Side Information for Face Completion: a Robust PCA Approach
Niannan Xue, Jiankang Deng, Shiyang Cheng, Yannis Panagakis, Stefanos, Zafeiriou

TL;DR
This paper enhances robust PCA for face completion by incorporating side information and generative adversarial networks, improving accuracy and efficiency in handling corrupted and missing data in face recognition tasks.
Contribution
It introduces two RPCA models that utilize domain-dependent prior knowledge and side information, along with a GAN-based method for extracting such information, advancing face completion techniques.
Findings
Improved face completion accuracy with side information.
Faster recovery process on large-scale data.

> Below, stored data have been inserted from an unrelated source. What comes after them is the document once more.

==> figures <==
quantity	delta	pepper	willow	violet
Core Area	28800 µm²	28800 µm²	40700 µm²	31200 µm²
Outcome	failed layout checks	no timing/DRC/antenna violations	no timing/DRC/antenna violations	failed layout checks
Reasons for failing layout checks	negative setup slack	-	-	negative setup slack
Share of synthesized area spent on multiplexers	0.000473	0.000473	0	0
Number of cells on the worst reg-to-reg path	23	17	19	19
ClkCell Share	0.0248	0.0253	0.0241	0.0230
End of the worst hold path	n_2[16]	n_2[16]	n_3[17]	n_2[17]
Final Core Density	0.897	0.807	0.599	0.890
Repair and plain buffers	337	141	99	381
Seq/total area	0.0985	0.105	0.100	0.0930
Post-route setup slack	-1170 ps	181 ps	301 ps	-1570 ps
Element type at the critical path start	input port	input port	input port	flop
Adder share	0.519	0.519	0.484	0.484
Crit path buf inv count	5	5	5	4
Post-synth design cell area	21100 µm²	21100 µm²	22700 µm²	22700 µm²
== run A ==
==> flow/design.v (excerpt) <==
module my_chip (
    input logic [11:0] io_in,  
    output logic [11:0] io_out,  
    input logic clock,
    input logic reset  
);
==> flow/config.mk <==
export PLATFORM = sky130hd
export DESIGN_NAME = my_chip
export DESIGN_NICKNAME = my_chip
export VERILOG_FILES = /design/flow/design.v
export SDC_FILE = /design/flow/constraint.sdc
export NUM_CORES = 4
export LEC_CHECK = 0
export CAP_MARGIN = 25
export CELL_PAD_IN_SITES_DETAIL_PLACEMENT = 2
export CELL_PAD_IN_SITES_GLOBAL_PLACEMENT = 3
export CORE_MARGIN = 5
export CORE_UTILIZATION = 40
export CTS_CLUSTER_DIAMETER = 106
export GPL_TIMING_DRIVEN = 0
export MAX_ROUTING_LAYER = met5
export MIN_ROUTING_LAYER = met2
export SLEW_MARGIN = 20
export TNS_END_PERCENT = 45
==> flow/constraint.sdc <==
create_clock -name core_clock -period 4.49 [get_ports {clock}]
set_input_delay 0.8980 -clock core_clock [delete_from_list [all_inputs] [get_ports {clock}]]
set_output_delay 0.8980 -clock core_clock [all_outputs]
set_load 0.01 [all_outputs]
run.sh (not shown) runs the stock make flow with config.mk's settings and CLKGATE_MAP_FILE=.
Run A: complete, dirty (negative setup slack)
==> v18 <==
// calc_didactic
module calc_didactic(
        clk,
        rst,
        mem_addr,
        mem_we,
        mem_wdata,
        mem_rdata
    );
export LEC_CHECK = 0
export CAP_MARGIN = 20
export CORE_MARGIN = 2
export CORE_UTILIZATION = 69
export CTS_CLUSTER_DIAMETER = 29
export MAX_ROUTING_LAYER = met4
export SETUP_SLACK_MARGIN = 0.21
export SLEW_MARGIN = 20
create_clock -name core_clock -period 6.43 [get_ports {clk}]
run.sh (not shown) runs the stock make flow with config.mk's settings and CLKGATE_MAP_FILE=.
==> v26 (differences from v18) <==
ABC_AREA = 1   (was unset)
CORE_UTILIZATION = 72   (was 69)
CTS_CLUSTER_DIAMETER = 205   (was 29)
CTS_CLUSTER_SIZE = 25   (was unset)
HOLD_SLACK_MARGIN = -0.09   (was unset)
MAX_ROUTING_LAYER = unset   (was met4)
PLACE_DENSITY_LB_ADDON = 0.05   (was unset)
SETUP_SLACK_MARGIN = unset   (was 0.21)
TNS_END_PERCENT = 5   (was unset)
==> flow/constraint.sdc (replaced) <==
create_clock -name core_clock -period 5.7 [get_ports {clk}]
set_input_delay 1.1400 -clock core_clock [delete_from_list [all_inputs] [get_ports {clk}]]
set_output_delay 1.1400 -clock core_clock [all_outputs]
set_load 0.01 [all_outputs]
==> v19 (differences from v18) <==
CORE_UTILIZATION = 57   (was 69)
CTS_CLUSTER_DIAMETER = unset   (was 29)
MAX_ROUTING_LAYER = unset   (was met4)
SETUP_SLACK_MARGIN = unset   (was 0.21)
==> flow/constraint.sdc (replaced) <==
create_clock -name core_clock -period 8.39 [get_ports {clk}]
set_input_delay 1.6780 -clock core_clock [delete_from_list [all_inputs] [get_ports {clk}]]
set_output_delay 1.6780 -clock core_clock [all_outputs]
set_load 0.01 [all_outputs]
==> v35 (differences from v18) <==
CAP_MARGIN = 10   (was 20)
CORE_UTILIZATION = 72   (was 69)
CTS_CLUSTER_DIAMETER = unset   (was 29)
MAX_ROUTING_LAYER = unset   (was met4)
SETUP_SLACK_MARGIN = 1.08   (was 0.21)
==> flow/constraint.sdc (replaced) <==
create_clock -name core_clock -period 8.16 [get_ports {clk}]
set_input_delay 1.6320 -clock core_clock [delete_from_list [all_inputs] [get_ports {clk}]]
set_output_delay 1.6320 -clock core_clock [all_outputs]
set_load 0.01 [all_outputs]
==> changes_impl.md <==
## Implementation

* Die x size at 158.5 um
* H-tree Lvls at 2
* Top comb family, area: AND-OR/OR-AND gates
* Multiplexer area fraction after synthesis at 3.311%
* GR Util met3 at 56.70%
* GP Congestion at 1.076
* Distinct lib cells at 115
* Floorplan row count at 56
* Yosys cell count at 1,833
* First Err: [ERROR GRT-0232] Routing congestion too high. Check the congestion heatmap in the GUI.
* Ao+oa area frac at 22.46%
* Core Region at 0.02347 sq mm
* Yosys xor share at 2.384%
* Run status: stopped before the end
* Step where the flow halted: 5_1_grt
* Grt total ovfl at just over 80
* Total GRT Usage at approximately 75%
* FP Util at 70.20%
* Syn Nets at approximately 2,000
That was v18.
==> changes_impl.md <==
## Implementation

* Run status: complete, but fails checks
* Fail Reasons: setup timing
* Setup Viol. Count Final at 4
* Yosys xor share at 0.9484%
* Core Region at 0.02264 sq mm
* GR Util met3 at 12.78%
* Distinct lib cells at 68
* Floorplan row count at ~55
* H-tree Lvls at 1
* Syn Nets at ~2,400
* Total GRT Usage at 46.51%
* Worst setup margin at -0.1551 ns
* Multiplexer area fraction after synthesis at 0%
That was v26.
==> changes_impl.md <==
## Implementation

* Syn Nets at 1,953
* Yosys xor share at around 2.4%
* Distinct lib cells at about 120
* Yosys cell count at 1,833
* GR Util met3 at 6.780%
* Run status: no timing/DRC/antenna violations
* Die x size at around 170 um
* FP Util at a little under 60%
* Core Region at 0.02855 sq mm
* Top comb family, area: AND-OR/OR-AND gates
That was v19.
==> changes_impl.md <==
## Implementation

* Run status: stopped before the end
* Step where the flow halted: 5_1_grt
* First Err: [ERROR GRT-0232] Routing congestion too high. Check the congestion heatmap in the GUI.
* Die x size at 155.3 um
* Yosys xor share at ~2.4%
* Grt total ovfl at 4
* Ao+oa area frac at 22.46%
* FP Util at 73.00%
* GP Congestion at 1.064
* Syn Nets at approximately 2,000
* GR Util met3 at 62.03%
* Distinct lib cells at ~120
* Top comb family, area: AND-OR/OR-AND gates
* Yosys cell count at 1,833
* Multiplexer area fraction after synthesis at under 10%
That was v35.

* * *

==> v25: inputs <==
calc_didactic again, from the RTL that the note above started with.
==> flow/config.mk <==
export PLATFORM = sky130hd
export DESIGN_NAME = calc_didactic
export DESIGN_NICKNAME = calc_didactic
export VERILOG_FILES = /design/flow/design.v
export SDC_FILE = /design/flow/constraint.sdc
export NUM_CORES = 4
export LEC_CHECK = 0
export ABC_AREA = 1
export CAP_MARGIN = 20
export CORE_MARGIN = 2
export CORE_UTILIZATION = 72
export CTS_CLUSTER_DIAMETER = 57
export CTS_CLUSTER_SIZE = 72
export MAX_ROUTING_LAYER = met4
export PLACE_DENSITY_LB_ADDON = 0.19
export SETUP_SLACK_MARGIN = 0.63
export SLEW_MARGIN = 20
==> flow/constraint.sdc <==
create_clock -name core_clock -period 5.55 [get_ports {clk}]
set_input_delay 1.1100 -clock core_clock [delete_from_list [all_inputs] [get_ports {clk}]]
set_output_delay 1.1100 -clock core_clock [all_outputs]
set_load 0.01 [all_outputs]
==> v4 (differences from v25) <==
==> flow/config.mk (replaced) <==
export PLATFORM = sky130hd
export DESIGN_NAME = calc_didactic
export DESIGN_NICKNAME = calc_didactic
export VERILOG_FILES = /design/flow/design.v
export SDC_FILE = /design/flow/constraint.sdc
export NUM_CORES = 4
export LEC_CHECK = 0
export ABC_AREA = 1
export CAP_MARGIN = 20
export CELL_PAD_IN_SITES_DETAIL_PLACEMENT = 1
export CORE_ASPECT_RATIO = 1.57
export CORE_MARGIN = 7
export CORE_UTILIZATION = 43
export CTS_CLUSTER_DIAMETER = 395
export MAX_ROUTING_LAYER = met4
export MIN_ROUTING_LAYER = met1
export PLACE_DENSITY = 0.65
export SLEW_MARGIN = 20
==> flow/constraint.sdc (replaced) <==
create_clock -name core_clock -period 5.63 [get_ports {clk}]
set_input_delay 1.1260 -clock core_clock [delete_from_list [all_inputs] [get_ports {clk}]]
set_output_delay 1.1260 -clock core_clock [all_outputs]
set_load 0.01 [all_outputs]
==> summary of the runs <==
- v25 stopped in global routing (5_1_grt). v4 completed and failed the layout checks on negative setup slack.
- Die area: v4 is higher than v25 (83%).
- In synthesized cell count, v4 and v25 do not differ.
- Area after synthesis is the same in v4 and v25.

* * *

==> run a: inputs <==
Starting RTL as in the previous note.
clock: 5.57 ns
lec_check: 0
abc_area: 1
cap_margin: 5
cell_pad_in_sites_detail_placement: 0
cell_pad_in_sites_global_placement: 3
core_aspect_ratio: 1.05
core_margin: 9
core_utilization: 51
cts_cluster_size: 45
max_routing_layer: met4
place_density_lb_addon: 0.12
setup_slack_margin: 0.91
slew_margin: 35
tns_end_percent: 70
==> run b (differences from run a) <==
==> flow/config.mk (replaced) <==
export PLATFORM = sky130hd
export DESIGN_NAME = calc_didactic
export DESIGN_NICKNAME = calc_didactic
export VERILOG_FILES = /design/flow/design.v
export SDC_FILE = /design/flow/constraint.sdc
export NUM_CORES = 4
export LEC_CHECK = 0
export CAP_MARGIN = 20
export CORE_MARGIN = 2
export CORE_UTILIZATION = 71
export CTS_CLUSTER_SIZE = 37
export SETUP_SLACK_MARGIN = 0.7
export SLEW_MARGIN = 20
==> flow/constraint.sdc (replaced) <==
create_clock -name core_clock -period 5.2 [get_ports {clk}]
set_input_delay 1.0400 -clock core_clock [delete_from_list [all_inputs] [get_ports {clk}]]
set_output_delay 1.0400 -clock core_clock [all_outputs]
set_load 0.01 [all_outputs]
==> results <==
| item | run b | run a |
|---|---|---|
| Run status | aborted with a tool error | aborted with a tool error |
| Failing step | global routing | global placement without I/O |
| Sequential-to-total area share from yosys stat | 37.6% | 37.3% |
| Synthesized chip area reported by yosys | 16500 um2 | 16600 um2 |
| Floorplan core density | 72.6% | 51.9% |
| Yosys top cell area share | 25.7% | 25.5% |
| Area fraction in mux cells | 3.31% | 0% |
| Average footprint of a synthesized cell | 8.99 um2 | 7.41 um2 |
| Post-Synth Adder-Cell Area | 8.02% | 7.95% |
| Floorplan Nets | 1953 | 2363 |
| Distinct cell type count of the synthesized netlist | 115 | 68 |
| Cell area after synthesis | 16500 um2 | 16600 um2 |
| XOR/XNOR share of the synthesized area | 2.38% | 0.948% |
| Area inside the core boundary | 22700 um2 | 32000 um2 |
| Number of standard cells reported by yosys | 1833 | 2243 |
| AND-OR/OR-AND Cells, Area Fraction | 22.5% | 16.0% |
| Horizontal extent of the die | 156 um | 194 um |
| Basic Gates by Area | 20.5% | 27.6% |
| Chip height | 156 um | 203 um |
| Row Count | 55 | 67 |
| Die outline area | 24400 um2 | 39400 um2 |
| Number of standard cells after synthesis | 1833 | 2243 |

* * *

==> inputs of v30 <==
Starting RTL as in the previous note.
==> flow/config.mk <==
export PLATFORM = sky130hd
export DESIGN_NAME = calc_didactic
export DESIGN_NICKNAME = calc_didactic
export VERILOG_FILES = /design/flow/design.v
export SDC_FILE = /design/flow/constraint.sdc
export NUM_CORES = 4
export LEC_CHECK = 0
export ABC_AREA = 1
export CAP_MARGIN = 20
export CORE_MARGIN = 2
export CORE_UTILIZATION = 72
export CTS_CLUSTER_DIAMETER = 57
export CTS_CLUSTER_SIZE = 72
export PLACE_DENSITY_LB_ADDON = 0.19
export SLEW_MARGIN = 20
==> flow/constraint.sdc <==
create_clock -name core_clock -period 5.55 [get_ports {clk}]
set_input_delay 1.1100 -clock core_clock [delete_from_list [all_inputs] [get_ports {clk}]]
set_output_delay 1.1100 -clock core_clock [all_outputs]
set_load 0.01 [all_outputs]
==> inputs of v31, as changes to v30 <==
==> flow/config.mk (replaced) <==
export PLATFORM = sky130hd
export DESIGN_NAME = calc_didactic
export DESIGN_NICKNAME = calc_didactic
export VERILOG_FILES = /design/flow/design.v
export SDC_FILE = /design/flow/constraint.sdc
export NUM_CORES = 4
export LEC_CHECK = 0
export CAP_MARGIN = 20
export CORE_MARGIN = 2
export CORE_UTILIZATION = 40
export SLEW_MARGIN = 20
==> flow/constraint.sdc (replaced) <==
create_clock -name core_clock -period 9.71 [get_ports {clk}]
set_input_delay 1.9420 -clock core_clock [delete_from_list [all_inputs] [get_ports {clk}]]
set_output_delay 1.9420 -clock core_clock [all_outputs]
set_load 0.01 [all_outputs]
==> inputs of v22, as changes to v30 <==
==> flow/config.mk (replaced) <==
export PLATFORM = sky130hd
export DESIGN_NAME = calc_didactic
export DESIGN_NICKNAME = calc_didactic
export VERILOG_FILES = /design/flow/design.v
export SDC_FILE = /design/flow/constraint.sdc
export NUM_CORES = 4
export LEC_CHECK = 0
export CAP_MARGIN = 20
export CORE_MARGIN = 2
export CORE_UTILIZATION = 40
export SLEW_MARGIN = 20
==> flow/constraint.sdc (replaced) <==
create_clock -name core_clock -period 10.0 [get_ports {clk}]
set_input_delay 2.0000 -clock core_clock [delete_from_list [all_inputs] [get_ports {clk}]]
set_output_delay 2.0000 -clock core_clock [all_outputs]
set_load 0.01 [all_outputs]
==> comparison <==
Die area: v30 is lower than v31 (43%). Against v22, the area after synthesis of v30 is larger by 0.88%. The lowest cell count belongs to v31, the highest to v30. In v22 the global-route usage is lower than in v30, by 23 points. Via count: v30 > v31 > v22. In sequential cell count, v22 and v31 do not differ. Sequential share of layout area: v31 > v22 > v30. v31 went through all stages and came out clean. v22 went through all stages and came out clean. v30 ran to the end with violations: setup timing. Register-to-register slack: v22 > v31 > v30. In v31 the count of clock-buffer cells in the layout is higher than in v22, by 2. The lowest worst hold slack belongs to v31, the highest to v30.
==> figures <==
| quantity | v22 | v31 | v30 |
|---|---|---|---|
| Sequential fraction of the synthesis area | 37.6% | 37.6% | 37.3% |
| Die extent in x | 207 um | 207 um | 156 um |
| Clock network area share | 4.52% | 4.78% | 3.41% |
| Synthesized-area fraction occupied by ao, oa, aoi and oai cells | 22.5% | 22.5% | 16.0% |
| Synthesized area divided by synthesized cell count | 8.99 um^2 | 8.99 um^2 | 7.41 um^2 |
| Sequential Power Share | 46.8% | 46.0% | 52.1% |
| Netlist cell types | 115 | 115 | 68 |
| Clock buf count | 31 | 33 | 21 |
| Sequential power | 0.00108 W | 0.00112 W | 0.00190 W |
| Fill count | 3985 | 3937 | 1055 |
| Cell with the largest stage delay on the worst path | sky130_fd_sc_hd__or4_1 | sky130_fd_sc_hd__a2111oi_0 | sky130_fd_sc_hd__nor4_1 |
| Post-Syn Nets | 1953 | 1953 | 2363 |
| Clock transition at the registers of the reported paths | 70 ps | 70 ps | 90 ps |
| Metal1 wirelength | 23800 um | 24700 um | 21000 um |
| Clock group total power | 0.000941 W | 0.00102 W | 0.00150 W |
| R2R Setup Slk | 2820 ps | 2570 ps | 130 ps |
| Grt met3 use | 5.82% | 3.81% | 17.1% |
| Run status | no timing/DRC/antenna violations | no timing/DRC/antenna violations | complete, but fails checks |
| Reasons for failing layout checks | - | - | setup timing |
| Worst-margin pin slew | 1050 ps | 1050 ps | 1230 ps |
| Area occupied by multi-input gates | 9420 um^2 | 9420 um^2 | 9540 um^2 |
| Final-layout setup total negative slack | 0 ps | 0 ps | -1540 ps |
| Critical path fanouts, max | 27 | 20 | 7 |
Power is estimated from default activity; no workload was simulated.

Effective on synthetic and real-world datasets.
Abstract
Robust principal component analysis (RPCA) is a powerful method for learning low-rank feature representation of various visual data. However, for certain types as well as significant amount of error corruption, it fails to yield satisfactory results; a drawback that can be alleviated by exploiting domain-dependent prior knowledge or information. In this paper, we propose two models for the RPCA that take into account such side information, even in the presence of missing values. We apply this framework to the task of UV completion which is widely used in pose-invariant face recognition. Moreover, we construct a generative adversarial network (GAN) to extract side information as well as subspaces. These subspaces not only assist in the recovery but also speed up the process in case of large-scale data. We quantitatively and qualitatively evaluate the proposed approaches through both…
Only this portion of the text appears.